From the records below, output exactly the lines running from the line containing "endpoints found under the setup margin,137,124" through the line containing "0 | 11000 |", and no others.

*Entries shown*:

□ □ □ □

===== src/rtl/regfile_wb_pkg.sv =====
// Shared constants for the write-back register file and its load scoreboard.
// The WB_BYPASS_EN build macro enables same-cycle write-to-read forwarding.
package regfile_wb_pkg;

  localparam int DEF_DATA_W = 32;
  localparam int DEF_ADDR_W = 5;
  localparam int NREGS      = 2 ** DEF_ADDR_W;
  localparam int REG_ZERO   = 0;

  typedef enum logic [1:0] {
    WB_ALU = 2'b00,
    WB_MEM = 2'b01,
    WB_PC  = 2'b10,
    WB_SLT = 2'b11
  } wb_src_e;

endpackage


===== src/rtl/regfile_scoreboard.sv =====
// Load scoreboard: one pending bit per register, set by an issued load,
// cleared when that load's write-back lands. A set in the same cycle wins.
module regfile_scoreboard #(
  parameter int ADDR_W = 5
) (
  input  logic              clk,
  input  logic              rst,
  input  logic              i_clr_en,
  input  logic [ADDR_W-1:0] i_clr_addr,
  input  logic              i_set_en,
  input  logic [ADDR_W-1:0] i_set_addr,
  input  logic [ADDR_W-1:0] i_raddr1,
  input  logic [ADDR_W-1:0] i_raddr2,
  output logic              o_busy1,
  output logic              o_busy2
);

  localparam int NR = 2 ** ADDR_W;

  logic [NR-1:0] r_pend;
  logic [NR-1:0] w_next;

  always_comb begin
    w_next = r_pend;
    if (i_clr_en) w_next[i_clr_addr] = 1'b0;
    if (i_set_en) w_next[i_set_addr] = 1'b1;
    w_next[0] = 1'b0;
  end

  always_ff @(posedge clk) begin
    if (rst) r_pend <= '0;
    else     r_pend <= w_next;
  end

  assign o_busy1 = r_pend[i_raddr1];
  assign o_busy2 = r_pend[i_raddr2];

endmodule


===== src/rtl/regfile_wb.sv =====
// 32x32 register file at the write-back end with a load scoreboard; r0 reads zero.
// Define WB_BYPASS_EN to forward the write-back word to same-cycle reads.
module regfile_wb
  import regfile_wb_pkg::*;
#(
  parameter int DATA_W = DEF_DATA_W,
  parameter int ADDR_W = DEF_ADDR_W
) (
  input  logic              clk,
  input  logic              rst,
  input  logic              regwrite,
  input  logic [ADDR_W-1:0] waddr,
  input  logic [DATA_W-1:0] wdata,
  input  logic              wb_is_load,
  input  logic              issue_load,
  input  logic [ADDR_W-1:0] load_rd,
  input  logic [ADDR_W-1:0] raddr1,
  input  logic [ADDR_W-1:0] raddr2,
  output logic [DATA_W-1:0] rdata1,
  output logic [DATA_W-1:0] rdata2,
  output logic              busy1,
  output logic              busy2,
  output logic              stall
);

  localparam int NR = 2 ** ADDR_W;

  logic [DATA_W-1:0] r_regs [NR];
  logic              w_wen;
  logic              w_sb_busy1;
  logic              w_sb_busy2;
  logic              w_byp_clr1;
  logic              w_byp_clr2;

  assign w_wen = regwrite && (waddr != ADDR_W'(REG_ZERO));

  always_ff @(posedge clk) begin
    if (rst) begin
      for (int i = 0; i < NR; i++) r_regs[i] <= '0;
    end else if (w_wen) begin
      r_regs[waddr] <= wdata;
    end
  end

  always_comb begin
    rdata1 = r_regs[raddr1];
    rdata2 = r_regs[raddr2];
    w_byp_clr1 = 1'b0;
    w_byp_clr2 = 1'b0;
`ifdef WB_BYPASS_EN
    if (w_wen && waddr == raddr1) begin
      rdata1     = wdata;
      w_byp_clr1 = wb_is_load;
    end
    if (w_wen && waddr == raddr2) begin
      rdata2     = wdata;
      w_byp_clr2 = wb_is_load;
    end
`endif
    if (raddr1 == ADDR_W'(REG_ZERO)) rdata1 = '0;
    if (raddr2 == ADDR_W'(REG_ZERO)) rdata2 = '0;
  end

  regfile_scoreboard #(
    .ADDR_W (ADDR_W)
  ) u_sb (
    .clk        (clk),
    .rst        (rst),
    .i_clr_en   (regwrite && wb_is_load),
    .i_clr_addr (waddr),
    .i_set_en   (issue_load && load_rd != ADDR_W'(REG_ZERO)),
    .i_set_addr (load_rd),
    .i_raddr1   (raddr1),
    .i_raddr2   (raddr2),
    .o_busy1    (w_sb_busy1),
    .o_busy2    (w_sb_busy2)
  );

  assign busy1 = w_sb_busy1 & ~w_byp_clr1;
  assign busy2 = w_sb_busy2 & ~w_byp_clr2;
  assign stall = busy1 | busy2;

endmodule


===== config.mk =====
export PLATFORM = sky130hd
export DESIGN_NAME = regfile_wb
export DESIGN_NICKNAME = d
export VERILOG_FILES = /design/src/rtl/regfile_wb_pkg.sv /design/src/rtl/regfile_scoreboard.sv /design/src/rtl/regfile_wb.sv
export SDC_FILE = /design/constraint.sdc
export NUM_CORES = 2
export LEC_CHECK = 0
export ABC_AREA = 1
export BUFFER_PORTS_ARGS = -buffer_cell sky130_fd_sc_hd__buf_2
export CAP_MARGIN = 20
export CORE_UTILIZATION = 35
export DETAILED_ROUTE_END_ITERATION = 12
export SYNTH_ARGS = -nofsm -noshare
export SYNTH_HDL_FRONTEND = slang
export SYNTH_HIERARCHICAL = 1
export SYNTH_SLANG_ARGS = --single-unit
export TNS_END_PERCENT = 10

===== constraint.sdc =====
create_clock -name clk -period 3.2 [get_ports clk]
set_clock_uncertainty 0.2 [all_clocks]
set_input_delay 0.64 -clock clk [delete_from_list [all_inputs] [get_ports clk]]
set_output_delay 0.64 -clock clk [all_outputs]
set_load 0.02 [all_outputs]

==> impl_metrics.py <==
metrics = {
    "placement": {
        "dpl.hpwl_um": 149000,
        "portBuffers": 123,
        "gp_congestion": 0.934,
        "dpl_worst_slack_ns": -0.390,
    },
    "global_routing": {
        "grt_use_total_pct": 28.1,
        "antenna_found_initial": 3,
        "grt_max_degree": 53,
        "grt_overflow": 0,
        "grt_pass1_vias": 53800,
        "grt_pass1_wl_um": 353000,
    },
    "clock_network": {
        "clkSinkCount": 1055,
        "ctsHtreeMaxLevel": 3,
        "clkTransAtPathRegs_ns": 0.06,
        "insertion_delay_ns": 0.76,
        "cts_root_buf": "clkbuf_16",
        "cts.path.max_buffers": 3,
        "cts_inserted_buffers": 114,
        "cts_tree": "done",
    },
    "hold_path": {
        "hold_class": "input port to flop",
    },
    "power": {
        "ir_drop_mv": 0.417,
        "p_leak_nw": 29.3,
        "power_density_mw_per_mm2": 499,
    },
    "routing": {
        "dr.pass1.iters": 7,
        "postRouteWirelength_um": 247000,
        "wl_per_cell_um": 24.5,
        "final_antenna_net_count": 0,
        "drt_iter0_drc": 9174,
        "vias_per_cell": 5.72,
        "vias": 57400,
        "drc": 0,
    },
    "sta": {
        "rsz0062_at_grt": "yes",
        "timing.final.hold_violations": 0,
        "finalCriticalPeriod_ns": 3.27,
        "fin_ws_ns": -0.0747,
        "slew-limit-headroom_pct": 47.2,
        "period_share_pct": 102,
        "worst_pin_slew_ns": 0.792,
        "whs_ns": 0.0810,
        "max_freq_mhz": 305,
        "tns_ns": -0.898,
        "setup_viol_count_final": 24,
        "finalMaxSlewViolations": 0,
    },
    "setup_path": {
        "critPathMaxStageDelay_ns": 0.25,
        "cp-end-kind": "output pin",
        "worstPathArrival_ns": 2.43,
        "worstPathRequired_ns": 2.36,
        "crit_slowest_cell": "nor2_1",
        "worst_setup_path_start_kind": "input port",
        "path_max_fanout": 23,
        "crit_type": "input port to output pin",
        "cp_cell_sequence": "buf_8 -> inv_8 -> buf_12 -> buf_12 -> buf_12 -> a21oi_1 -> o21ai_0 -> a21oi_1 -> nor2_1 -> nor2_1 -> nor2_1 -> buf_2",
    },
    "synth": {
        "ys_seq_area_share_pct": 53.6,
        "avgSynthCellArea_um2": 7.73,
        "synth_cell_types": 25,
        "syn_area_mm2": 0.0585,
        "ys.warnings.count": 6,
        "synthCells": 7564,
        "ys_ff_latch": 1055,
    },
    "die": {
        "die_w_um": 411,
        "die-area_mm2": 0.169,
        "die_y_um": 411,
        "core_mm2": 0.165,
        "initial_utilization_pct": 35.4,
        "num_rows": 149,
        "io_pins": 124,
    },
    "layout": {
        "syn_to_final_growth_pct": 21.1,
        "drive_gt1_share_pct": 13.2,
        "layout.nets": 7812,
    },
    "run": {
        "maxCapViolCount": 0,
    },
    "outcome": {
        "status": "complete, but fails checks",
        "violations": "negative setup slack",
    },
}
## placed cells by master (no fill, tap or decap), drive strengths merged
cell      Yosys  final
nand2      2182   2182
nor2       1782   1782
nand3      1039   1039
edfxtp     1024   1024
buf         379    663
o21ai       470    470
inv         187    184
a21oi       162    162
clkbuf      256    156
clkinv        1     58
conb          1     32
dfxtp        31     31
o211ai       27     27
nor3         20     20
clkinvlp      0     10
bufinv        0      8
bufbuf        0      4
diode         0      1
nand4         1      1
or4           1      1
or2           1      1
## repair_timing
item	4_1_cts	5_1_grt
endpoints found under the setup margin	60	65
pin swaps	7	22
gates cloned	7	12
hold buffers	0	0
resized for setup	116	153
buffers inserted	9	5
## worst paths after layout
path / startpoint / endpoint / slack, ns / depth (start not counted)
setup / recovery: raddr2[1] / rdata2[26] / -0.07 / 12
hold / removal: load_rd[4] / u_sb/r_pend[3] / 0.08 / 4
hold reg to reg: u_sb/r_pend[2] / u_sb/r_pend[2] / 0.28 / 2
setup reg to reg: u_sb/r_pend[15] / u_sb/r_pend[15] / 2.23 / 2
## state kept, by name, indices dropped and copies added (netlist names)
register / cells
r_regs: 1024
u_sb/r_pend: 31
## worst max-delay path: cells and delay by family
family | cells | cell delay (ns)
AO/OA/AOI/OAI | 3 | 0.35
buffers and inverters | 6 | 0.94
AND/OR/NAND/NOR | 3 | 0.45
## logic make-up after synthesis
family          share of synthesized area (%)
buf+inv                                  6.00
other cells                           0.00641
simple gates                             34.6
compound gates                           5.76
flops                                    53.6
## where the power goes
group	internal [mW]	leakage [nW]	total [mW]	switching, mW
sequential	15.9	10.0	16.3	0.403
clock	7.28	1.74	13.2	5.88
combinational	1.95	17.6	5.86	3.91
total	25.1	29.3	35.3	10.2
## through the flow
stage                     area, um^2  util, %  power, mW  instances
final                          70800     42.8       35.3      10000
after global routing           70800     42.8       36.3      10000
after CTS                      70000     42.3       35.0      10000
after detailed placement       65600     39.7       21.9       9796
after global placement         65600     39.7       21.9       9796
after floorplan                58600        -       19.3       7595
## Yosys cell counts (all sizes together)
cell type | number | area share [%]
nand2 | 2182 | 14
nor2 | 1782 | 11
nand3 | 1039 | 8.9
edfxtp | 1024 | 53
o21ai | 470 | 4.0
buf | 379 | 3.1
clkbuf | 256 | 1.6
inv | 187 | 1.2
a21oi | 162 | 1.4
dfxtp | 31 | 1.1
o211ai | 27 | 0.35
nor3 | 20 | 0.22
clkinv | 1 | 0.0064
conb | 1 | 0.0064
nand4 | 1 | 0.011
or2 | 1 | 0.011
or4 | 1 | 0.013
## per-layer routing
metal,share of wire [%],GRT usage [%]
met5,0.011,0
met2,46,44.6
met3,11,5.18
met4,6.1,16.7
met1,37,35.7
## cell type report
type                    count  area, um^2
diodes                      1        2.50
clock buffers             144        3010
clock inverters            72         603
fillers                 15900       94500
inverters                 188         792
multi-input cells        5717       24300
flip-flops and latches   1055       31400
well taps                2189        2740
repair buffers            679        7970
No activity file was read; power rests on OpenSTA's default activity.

□ □ □ □

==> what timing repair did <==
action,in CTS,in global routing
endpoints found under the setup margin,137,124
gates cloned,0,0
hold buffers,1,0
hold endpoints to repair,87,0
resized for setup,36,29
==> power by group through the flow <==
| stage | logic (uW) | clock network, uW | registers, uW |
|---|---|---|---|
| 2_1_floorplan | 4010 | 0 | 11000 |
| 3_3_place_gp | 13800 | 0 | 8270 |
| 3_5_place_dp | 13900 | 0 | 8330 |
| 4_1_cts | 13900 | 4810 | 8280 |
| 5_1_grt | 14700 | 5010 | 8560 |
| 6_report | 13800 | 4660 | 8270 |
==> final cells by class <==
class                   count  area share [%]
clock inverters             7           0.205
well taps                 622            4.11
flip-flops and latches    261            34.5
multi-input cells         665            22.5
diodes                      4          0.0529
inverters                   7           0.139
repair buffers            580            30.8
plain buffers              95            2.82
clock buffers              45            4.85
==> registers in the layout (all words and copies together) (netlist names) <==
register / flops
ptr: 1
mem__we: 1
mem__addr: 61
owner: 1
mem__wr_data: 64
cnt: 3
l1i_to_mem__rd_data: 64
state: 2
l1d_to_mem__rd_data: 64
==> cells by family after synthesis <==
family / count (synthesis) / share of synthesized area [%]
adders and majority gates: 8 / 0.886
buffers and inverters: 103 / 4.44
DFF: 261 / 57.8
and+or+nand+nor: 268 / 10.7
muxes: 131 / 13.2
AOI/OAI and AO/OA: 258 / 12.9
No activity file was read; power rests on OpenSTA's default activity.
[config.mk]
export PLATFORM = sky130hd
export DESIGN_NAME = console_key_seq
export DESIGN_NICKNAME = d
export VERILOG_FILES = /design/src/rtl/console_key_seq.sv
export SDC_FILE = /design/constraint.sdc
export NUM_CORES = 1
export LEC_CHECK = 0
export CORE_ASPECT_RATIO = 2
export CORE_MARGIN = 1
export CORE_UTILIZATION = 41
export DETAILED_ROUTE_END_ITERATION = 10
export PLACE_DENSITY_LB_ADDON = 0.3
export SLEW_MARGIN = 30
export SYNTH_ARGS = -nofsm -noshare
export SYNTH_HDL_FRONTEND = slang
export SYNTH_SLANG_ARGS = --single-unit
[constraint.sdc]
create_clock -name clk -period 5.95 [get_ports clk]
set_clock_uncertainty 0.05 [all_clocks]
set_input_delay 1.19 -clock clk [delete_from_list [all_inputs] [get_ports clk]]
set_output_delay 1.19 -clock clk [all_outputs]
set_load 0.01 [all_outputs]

□ □ □ □

*Exercise output*:
endpoints found under the setup margin,137,124
gates cloned,0,0
hold buffers,1,0
hold endpoints to repair,87,0
resized for setup,36,29
==> power by group through the flow <==
| stage | logic (uW) | clock network, uW | registers, uW |
|---|---|---|---|
| 2_1_floorplan | 4010 | 0 | 11000 |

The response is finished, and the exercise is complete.